La magia surge como un carácter propio de la tierra, que espolea al hombre, que sirve para propiciar su movimiento, pero sólo en tanto se hace uno con la tierra para comprender cuales son las formas que ésta puede asumir en función de las preferencias del hombre. O lo que es lo mismo, actuar bajo ideas pre-establecidas al respecto del mundo sólo sirve para chocar de frente contra la realidad. Por eso Mackandal, un cimarrón que conoce la tierra, la ama, se comunica con ella, es capaz de hacer aquello que los demás no pueden: usar un poder extraño, mágico incluso, que sirve para imponer su criterio al respecto de la situación del mundo. En tanto conectado con éste, en su conocimiento del mismo, puede transformarlo siguiendo las tendencias que están presentes en él, pero nacen de la propia voluntad humana; si conocemos el mundo, podemos aprovechar sus estructuras para cambiarlo.

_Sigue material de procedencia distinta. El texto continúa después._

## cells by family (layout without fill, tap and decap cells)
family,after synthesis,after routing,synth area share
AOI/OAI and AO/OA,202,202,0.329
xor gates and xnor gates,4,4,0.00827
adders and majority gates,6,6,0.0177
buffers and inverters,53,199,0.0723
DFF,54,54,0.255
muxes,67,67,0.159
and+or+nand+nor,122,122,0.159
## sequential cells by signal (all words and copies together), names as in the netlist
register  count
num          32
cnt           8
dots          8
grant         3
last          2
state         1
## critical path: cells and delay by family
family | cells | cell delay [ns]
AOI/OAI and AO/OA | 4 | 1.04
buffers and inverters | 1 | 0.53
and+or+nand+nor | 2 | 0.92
===== src/rtl/linear_base_learner.sv =====
// Streaming linear classifier: accumulates sum(f[i]*w[i]), subtracts bias, and
// compares against thred. Define PULSE_READY_EN for a one-cycle ready with no HOLD state.
module linear_base_learner #(
  parameter int NFEAT = 4,
  parameter int FW    = 8,
  parameter int WW    = 10
) (
  input  logic                clk,
  input  logic                rst,
  input  logic                feat_valid,
  input  logic [FW-1:0]       feat_data,
  output logic                feat_ready,
  input  logic [NFEAT*WW-1:0] weights,
  input  logic [WW-1:0]       bias,
  input  logic [WW-1:0]       thred,
  input  logic                ack,
  output logic                ready,
  output logic [1:0]          predict
);

  localparam int AW = FW + WW + $clog2(NFEAT) + 1;
  localparam int IW = (NFEAT > 1) ? $clog2(NFEAT) : 1;
  localparam logic [IW-1:0] LAST = IW'(NFEAT - 1);

  typedef enum logic [1:0] {IDLE, ACC, CMP, HOLD} state_t;

  state_t               state;
  logic signed [AW-1:0] acc;
  logic signed [AW-1:0] prod;
  logic signed [AW-1:0] res;
  logic [IW-1:0]        idx;
  logic [WW-1:0]        w_sel;
  logic                 accept;

  assign feat_ready = !rst && (state == IDLE || state == ACC);
  assign accept     = feat_valid && feat_ready;

  // idx is 0 whenever a sample starts, so IDLE naturally picks w[0].
  always_comb begin
    w_sel = '0;
    for (int i = 0; i < NFEAT; i++) begin
      if (IW'(i) == idx) w_sel = weights[i*WW +: WW];
    end
  end

  // Size casts of signed operands sign-extend, so the arithmetic is exact at AW bits.
  assign prod = AW'($signed(feat_data)) * AW'($signed(w_sel));
  assign res  = acc - AW'($signed(bias));

  // NOTE: every register here is state, so it is assigned with <= only; blocking
  // assignments would let later statements see the new value within the same edge.
  always_ff @(posedge clk or posedge rst) begin
    if (rst) begin
      state   <= IDLE;
      acc     <= '0;
      idx     <= '0;
      ready   <= 1'b0;
      predict <= 2'b00;
    end else begin
      case (state)
        IDLE, ACC: begin
          ready <= 1'b0;
          if (accept) begin
            acc   <= (state == IDLE) ? prod : acc + prod;
            idx   <= (idx == LAST) ? '0 : idx + IW'(1);
            state <= (idx == LAST) ? CMP : ACC;
          end
        end
        CMP: begin
          predict <= (res > AW'($signed(thred))) ? 2'b01 : 2'b11;
          ready   <= 1'b1;
`ifdef PULSE_READY_EN
          acc     <= '0;
          state   <= IDLE;
`else
          state   <= HOLD;
`endif
        end
        HOLD: begin
          if (ack) begin
            ready <= 1'b0;
            acc   <= '0;
            state <= IDLE;
          end
        end
        default: state <= IDLE;
      endcase
    end
  end

endmodule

Si El reino de este mundo tiene este nombre, es por el carácter realista que tiene: no es el reino del otro mundo, el que está más allá de la muerte o más allá del espejo, sino que es el reino que tenemos bajo nuestros pies. No podemos aspirar a descubrir que nuestra chabola siempre fue una mansión, que sólo había que esperar para descubrirlo, sino que había que estudiar su estructura para poder convertirla en algo mejor. Por eso la huida hacia otros mundos es inútil.
El lenguaje de Carpentier se nos presenta como un ejercicio alquímico, cuasi-mágico, a través del cual puede manifestarse una totalidad que tiene más sentido que la simple suma de sus partes. La constante tendencia de éste para escapar de las fórmulas más manidas del lenguaje, recreándose en plasmar un vivo retrato entretejidos de palabras a través del cual transportarnos al mundo interior de su fabulación, sirve como perfecto punto de inflexión entre estilo y narración; es un mundo que sólo existe en las palabras, pero nos dice algo sobre lo que hay más allá de éstas. No hay nada en El reino de este mundo que no sea un reflejo del mundo. Por eso el interés que tiene no es sólo como narración o como carta de estilo, que lo tiene rayano la obscenidad, sino también como un ejercicio a través del cual pensar la magia oculta del mundo que desechamos a menudo como un imposible. Desde el vudú hasta el propio poder de injerencia de la escritura, de las historias, de los cuentos, el poder que nos describe es el propio poder que aspira a desarrollar en su historia: la posibilidad de hacernos ver una verdad particular del mundo que habitamos, como es y como podría ser.
Cualquier pretensión de reducir las historias a cuentos, o de glorificarlos como verdades objetivas, harán perder el norte de su función primaria: hablarnos sobre lo real haciendo un ligero desvío con respecto de éste. Y, además, contarnos una historia sobre algo ajeno de nuestro mundo. Esa la paradoja de la historia, que sirve para cambiar el mundo y de lo que se trata es de interpretarlo: he ahí la labor del lector.